■ WORK TASK: Start at the line in the entries below that contains "sky130_fd_sc_hd__o21ai_1 2, sky130_fd_sc_hd__nand2_4", stop at the line that contains "sky130_fd_sc_hd__mux2i_1 13, sky130_fd_sc_hd__dfstp_2", and output exactly the lines in that span, both ends included.

■ DATA LISTING:
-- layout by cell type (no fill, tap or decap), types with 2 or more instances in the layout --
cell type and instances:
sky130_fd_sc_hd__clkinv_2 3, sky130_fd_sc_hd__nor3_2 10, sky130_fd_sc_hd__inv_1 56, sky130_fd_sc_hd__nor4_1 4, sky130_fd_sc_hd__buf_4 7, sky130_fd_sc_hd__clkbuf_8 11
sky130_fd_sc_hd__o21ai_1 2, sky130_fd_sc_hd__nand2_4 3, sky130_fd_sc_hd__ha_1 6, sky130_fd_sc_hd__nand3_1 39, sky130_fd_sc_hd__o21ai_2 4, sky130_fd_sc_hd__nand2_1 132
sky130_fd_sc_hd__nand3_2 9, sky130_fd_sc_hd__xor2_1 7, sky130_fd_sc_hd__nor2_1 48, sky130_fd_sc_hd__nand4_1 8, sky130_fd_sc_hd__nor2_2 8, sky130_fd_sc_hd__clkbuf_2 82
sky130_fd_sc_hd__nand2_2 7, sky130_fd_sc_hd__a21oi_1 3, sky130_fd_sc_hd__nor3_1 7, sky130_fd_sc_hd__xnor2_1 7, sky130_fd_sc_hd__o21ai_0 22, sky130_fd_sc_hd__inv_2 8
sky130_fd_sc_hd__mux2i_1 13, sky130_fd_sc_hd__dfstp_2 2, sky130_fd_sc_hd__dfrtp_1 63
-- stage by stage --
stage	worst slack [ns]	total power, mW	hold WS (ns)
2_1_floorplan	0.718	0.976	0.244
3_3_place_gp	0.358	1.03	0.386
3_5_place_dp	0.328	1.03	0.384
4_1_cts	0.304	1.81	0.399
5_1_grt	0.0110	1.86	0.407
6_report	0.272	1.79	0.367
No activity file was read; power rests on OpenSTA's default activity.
==> config.mk <==
export PLATFORM = sky130hd
export DESIGN_NAME = wb_merge_queue
export DESIGN_NICKNAME = d
export VERILOG_FILES = /design/src/rtl/wb_merge_queue.sv
export SDC_FILE = /design/constraint.sdc
export NUM_CORES = 1
export LEC_CHECK = 0
export CORE_ASPECT_RATIO = 0.6
export CORE_MARGIN = 5
export CORE_UTILIZATION = 30
export CTS_CLUSTER_SIZE = 10
export DETAILED_ROUTE_END_ITERATION = 6
export PLACE_DENSITY_LB_ADDON = 0.25
export REMOVE_ABC_BUFFERS = 1
export SLEW_MARGIN = 20
export SYNTH_ARGS = -nofsm -noshare
export SYNTH_HDL_FRONTEND = slang
export SYNTH_SLANG_ARGS = --single-unit
==> constraint.sdc <==
create_clock -name clk -period 4.81 [get_ports clk]
set_clock_uncertainty 0.1 [all_clocks]
set_input_delay 0.962 -clock clk [delete_from_list [all_inputs] [get_ports clk]]
set_output_delay 0.962 -clock clk [all_outputs]
set_load 0.02 [all_outputs]
==> src/rtl/wb_merge_queue.sv <==
// In-order write-back queue that merges load and ALU results onto reg_file's single write port.
// Define WB_FWD_EN to build the forwarding lookup (fwd_hit/fwd_data); otherwise those outputs are tied low.
module wb_merge_queue #(
  parameter int pw    = 2,
  parameter int dw    = 8,
  parameter int DEPTH = 4
) (
  input  logic          clk,
  input  logic          reset,
  input  logic          alu_valid,
  input  logic [pw-1:0] alu_addr,
  input  logic [dw-1:0] alu_data,
  input  logic          mem_valid,
  input  logic [pw-1:0] mem_addr,
  input  logic [dw-1:0] mem_data,
  output logic          stall,
  output logic          overflow,
  output logic          rf_wr_en,
  output logic [pw-1:0] rf_wr_addr,
  output logic [dw-1:0] rf_dat_in,
  input  logic [pw-1:0] fwd_addr,
  output logic          fwd_hit,
  output logic [dw-1:0] fwd_data
);

  localparam int AW = (DEPTH > 1) ? $clog2(DEPTH) : 1;
  localparam int CW = AW + 1;
  localparam logic [CW-1:0] DEPTH_C = CW'(DEPTH);

  logic [pw-1:0] r_addr [DEPTH];
  logic [dw-1:0] r_data [DEPTH];
  logic [AW-1:0] r_head;
  logic [AW-1:0] r_tail;
  logic [CW-1:0] r_count;
  logic          r_overflow;

  logic [CW-1:0] w_space;
  logic          w_pop;
  logic          w_mem_acc;
  logic          w_alu_acc;
  logic          w_drop;
  logic [CW-1:0] w_nacc;
  logic [AW-1:0] w_alu_slot;

  // Admission: space is judged on the current count, before this edge's pop; mem wins a single free slot.
  always_comb begin
    w_space    = DEPTH_C - r_count;
    w_pop      = (r_count != '0);
    w_mem_acc  = 1'b0;
    w_alu_acc  = 1'b0;
    if (mem_valid && alu_valid) begin
      w_mem_acc = (w_space >= CW'(1));
      w_alu_acc = (w_space >= CW'(2));
    end else begin
      w_mem_acc = mem_valid && (w_space >= CW'(1));
      w_alu_acc = alu_valid && (w_space >= CW'(1));
    end
    w_drop     = (mem_valid && !w_mem_acc) || (alu_valid && !w_alu_acc);
    w_nacc     = CW'(w_mem_acc) + CW'(w_alu_acc);
    if (w_mem_acc) begin
      w_alu_slot = r_tail + AW'(1);
    end else begin
      w_alu_slot = r_tail;
    end
  end

  // Queue storage, pointers, occupancy and sticky overflow flag.
  always_ff @(posedge clk or posedge reset) begin
    if (reset) begin
      r_head     <= '0;
      r_tail     <= '0;
      r_count    <= '0;
      r_overflow <= 1'b0;
      for (int i = 0; i < DEPTH; i++) begin
        r_addr[i] <= '0;
        r_data[i] <= '0;
      end
    end else begin
      if (w_mem_acc) begin
        r_addr[r_tail] <= mem_addr;
        r_data[r_tail] <= mem_data;
      end
      if (w_alu_acc) begin
        r_addr[w_alu_slot] <= alu_addr;
        r_data[w_alu_slot] <= alu_data;
      end
      if (w_pop) begin
        r_head <= r_head + AW'(1);
      end
      r_tail  <= r_tail + AW'(w_nacc);
      r_count <= r_count + w_nacc - CW'(w_pop);
      if (w_drop) begin
        r_overflow <= 1'b1;
      end
    end
  end

  // Drain port presents the head entry whenever the queue is non-empty.
  always_comb begin
    rf_wr_en = w_pop;
    if (w_pop) begin
      rf_wr_addr = r_addr[r_head];
      rf_dat_in  = r_data[r_head];
    end else begin
      rf_wr_addr = '0;
      rf_dat_in  = '0;
    end
  end

  assign stall    = (w_space < CW'(2));
  assign overflow = r_overflow;

`ifdef WB_FWD_EN
  logic [AW-1:0] w_idx;

  // Walk occupied slots oldest to youngest so the youngest match overrides earlier ones.
  always_comb begin
    fwd_hit  = 1'b0;
    fwd_data = '0;
    w_idx    = r_head;
    for (int i = 0; i < DEPTH; i++) begin
      w_idx = r_head + AW'(i);
      if ((CW'(i) < r_count) && (r_addr[w_idx] == fwd_addr)) begin
        fwd_hit  = 1'b1;
        fwd_data = r_data[w_idx];
      end else begin
        fwd_hit  = fwd_hit;
        fwd_data = fwd_data;
      end
    end
  end
`else
  logic w_unused_fwd;
  assign w_unused_fwd = ^fwd_addr;
  assign fwd_hit      = 1'b0;
  assign fwd_data     = '0;
`endif

endmodule

==> results.json <==
{
  "outcome": "finished clean",
  "ys_warn_count": 0,
  "maxCapViolations": 0,
  "post_drt_wl_per_cell_um": 18.0,
  "grt_pass1_vias": 1983,
  "final_area_um2": 3700,
  "gp_congestion": 0.699,
  "syn_area_um2": 3090,
  "firstDrtPassIters": 4,
  "hold_class": "reg2reg",
  "drive_above_1_share_pct": 42.4,
  "slew_headroom_pct": 39.9,
  "cp_slowest_cell": "dfrtp_1",
  "period_minus_slack_ns": 3.55,
  "die_x_um": 141,
  "drt_iter0_drc": 57,
  "postSynthCellCount": 224,
  "cp_top_family": "flip-flops",
  "syn_area_per_cell_um2": 13.8,
  "htreeDepth": 2,
  "cp_data_arrival_time_ns": 2.49,
  "hold_viol_final": 0,
  "postCtsSetupRepairBufs": 0,
  "cts.sink_count": 48,
  "grt_use_total_pct": 12.1,
  "path_max_fanout": 12,
  "initial_core_util_pct": 31.1,
  "fin_util_pct": 37.2,
  "pin_count": 48,
  "p_per_area_nw_per_um2": 751,
  "clockBufferDepth": 2,
  "route.final.wire_length_um": 7130,
  "gr-total-overflow": 0,
  "port_buffers": 36,
  "clock_latency_ns": 0.29,
  "die_y_um": 88.7,
  "timing.rr.start": "r_count[0]",
  "ys_seq_elements": 48,
  "met2WireLength_um": 2950,
  "syn_to_final_growth_pct": 19.7,
  "yosysSeqAreaShare_pct": 38.8,
  "route.met3.wl_um": 367,
  "cts_resized": 0,
  "setup_viol": 0,
  "antenna_found_initial": 0,
  "finalNonFillerCells": 397,
  "dieArea_um2": 12500,
  "crit_chain": "mux4_2 -> and2_1 -> clkdlybuf4s50_1",
  "crit_buf_inv": 1,
  "dp_hpwl_um": 5000,
  "root_buffer": "clkbuf_16",
  "irDropWorstVdd_uv": 282,
  "n_antenna_cell": 0,
  "dr_total_vias": 1840,
  "cts_buffers": 5,
  "cp-startpoint": "r_head[0]",
  "synth.distinct_cells": 28,
  "rows": 28,
  "timing.final.crit_share_pct": 73.8,
  "vias_per_cell": 4.63,
  "endpoint_kind": "output pin",
  "top_layer": "met4",
  "met1Wirelength_um": 3740,
  "drcViolationCount": 0,
  "max_freq_mhz": 282,
  "rsz0062_at_grt": "false",
  "leakage_nw": 1.50,
  "hold_ws_ns": 0.381,
  "cp-start-kind": "flop",
  "core_area_um2": 9950,
  "min_from": "overflow",
  "cts_tree": "yes",
  "dpl-instance-area_um2": 3570,
  "ctsHoldBuffers": 0,
  "tns_ns": 0,
  "tightest_slew_ns": 0.900,
  "drv_slew": 0,
  "post-place-cells": 390,
  "grt_pass1_wl_um": 11300,
  "fin_nets": 302,
  "grt_max_degree": 49,
  "worst_path_largest_cell_delay_ns": 0.85,
  "worstPathRequired_ns": 3.75,
  "clk_pin_slew_ns": 0.06,
  "ant_nets": 0,
  "criticalPathCategory": "reg2out"
}
cells in the mapped netlist (all sizes together):
master	n	area share (%)
a211oi	4	2.6
and2	12	2.4
and2b	1	0.24
and4	2	0.57
buf	14	3.1
clkbuf	1	0.12
conb	1	0.12
dfrtp	48	39
fa	1	0.65
ha	13	5.3
inv	15	1.8
mux2	80	29
mux4	10	7.3
nand2	1	0.12
nand3	4	0.97
nor2b	1	0.20
nor3	1	0.16
nor4b	2	0.57
o211ai	4	2.8
o21ai	1	0.28
o221ai	1	0.28
or4b	1	0.44
xnor2	6	1.7
through the flow:
stage               total power [mW]  setup slack (ns)
floorplan                       1.97              1.49
global placement                2.43              1.01
detailed placement              2.48             0.978
CTS                             2.83              1.23
global route                    3.00              1.08
finish                          2.78              1.26
layout by cell type, fill, tap and decap left out, types with 3 or more instances in the layout:
| cell | netlist | layout |
|---|---|---|
| mux4_2 | 10 | 10 |
| xnor2_1 | 6 | 6 |
| ha_1 | 13 | 13 |
| mux2_2 | 77 | 77 |
| a211oi_4 | 4 | 4 |
| clkdlybuf4s50_1 | 0 | 36 |
| clkbuf_16 | 0 | 5 |
| mux2_4 | 3 | 3 |
| conb_1 | 1 | 9 |
| inv_1 | 15 | 14 |
| dfrtp_1 | 48 | 48 |
| o211ai_4 | 4 | 4 |
| and2_1 | 12 | 12 |
cells by family (layout without fill, tap and decap cells):
group                    Yosys count  in the layout  share of synthesized area (%)
multiplexers                      90             90                           36.8
adder cells (fa/ha/maj)           14             14                           5.91
AND/OR/NAND/NOR                   25             25                           5.70
other                              1              9                          0.121
flip-flops                        48             48                           38.8
buffers and inverters             30             60                           5.06
XOR/XNOR                           6              6                           1.70
AO/OA/AOI/OAI                     10             10                           5.91
area by class of cell:
| class | instances | area, um2 |
|---|---|---|
| repair buffers | 38 | 375 |
| clock buffers | 6 | 129 |
| clock inverters | 1 | 5.00 |
| multi-input cells | 154 | 1770 |
| flip-flops and latches | 48 | 1200 |
| well taps | 135 | 169 |
| fillers | 961 | 6250 |
| inverters | 15 | 57.6 |
power breakdown:
part	internal, mW	total (mW)	switching, mW
registers	0.621	0.796	0.176
logic	0.950	1.65	0.698
clock network	0.189	0.337	0.148
routing by layer:
layer	vias up	track usage [%]
met3	8	3.24
met1	921	17.8
met2	43	17.3
met5	-	0
li1	868	-
met4	0	3.69
flip-flops by register name, summed over array words and instances (netlist names):
signal / flops
r_data: 32
r_addr: 8
r_count: 3
r_head: 2
r_tail: 2
overflow: 1
path summary, 6_finish.rpt:
kind / end / slack, ns / depth (start not counted)
worst max-delay path: rf_dat_in[0] / 1.26 / 3
max in group asynchronous: r_addr[1] / 3.02 / 2
worst min-delay path: overflow / 0.38 / 2
min in group asynchronous: r_head[0] / 1.06 / 2
worst min register to register: overflow / 0.38 / 2
worst max register to register: r_count[2] / 1.28 / 14
worst min-delay path: cells and delay by family, from the launching register on:
kind / cells / cell delay, ns
buffers and inverters: 1 / 0.04
AO/OA/AOI/OAI: 1 / 0.06
flip-flops: 1 / 0.34
(Power assumes the default switching activity.)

■ RESPONSE FOR THIS EXERCISE:
sky130_fd_sc_hd__o21ai_1 2, sky130_fd_sc_hd__nand2_4 3, sky130_fd_sc_hd__ha_1 6, sky130_fd_sc_hd__nand3_1 39, sky130_fd_sc_hd__o21ai_2 4, sky130_fd_sc_hd__nand2_1 132
sky130_fd_sc_hd__nand3_2 9, sky130_fd_sc_hd__xor2_1 7, sky130_fd_sc_hd__nor2_1 48, sky130_fd_sc_hd__nand4_1 8, sky130_fd_sc_hd__nor2_2 8, sky130_fd_sc_hd__clkbuf_2 82
sky130_fd_sc_hd__nand2_2 7, sky130_fd_sc_hd__a21oi_1 3, sky130_fd_sc_hd__nor3_1 7, sky130_fd_sc_hd__xnor2_1 7, sky130_fd_sc_hd__o21ai_0 22, sky130_fd_sc_hd__inv_2 8
sky130_fd_sc_hd__mux2i_1 13, sky130_fd_sc_hd__dfstp_2 2, sky130_fd_sc_hd__dfrtp_1 63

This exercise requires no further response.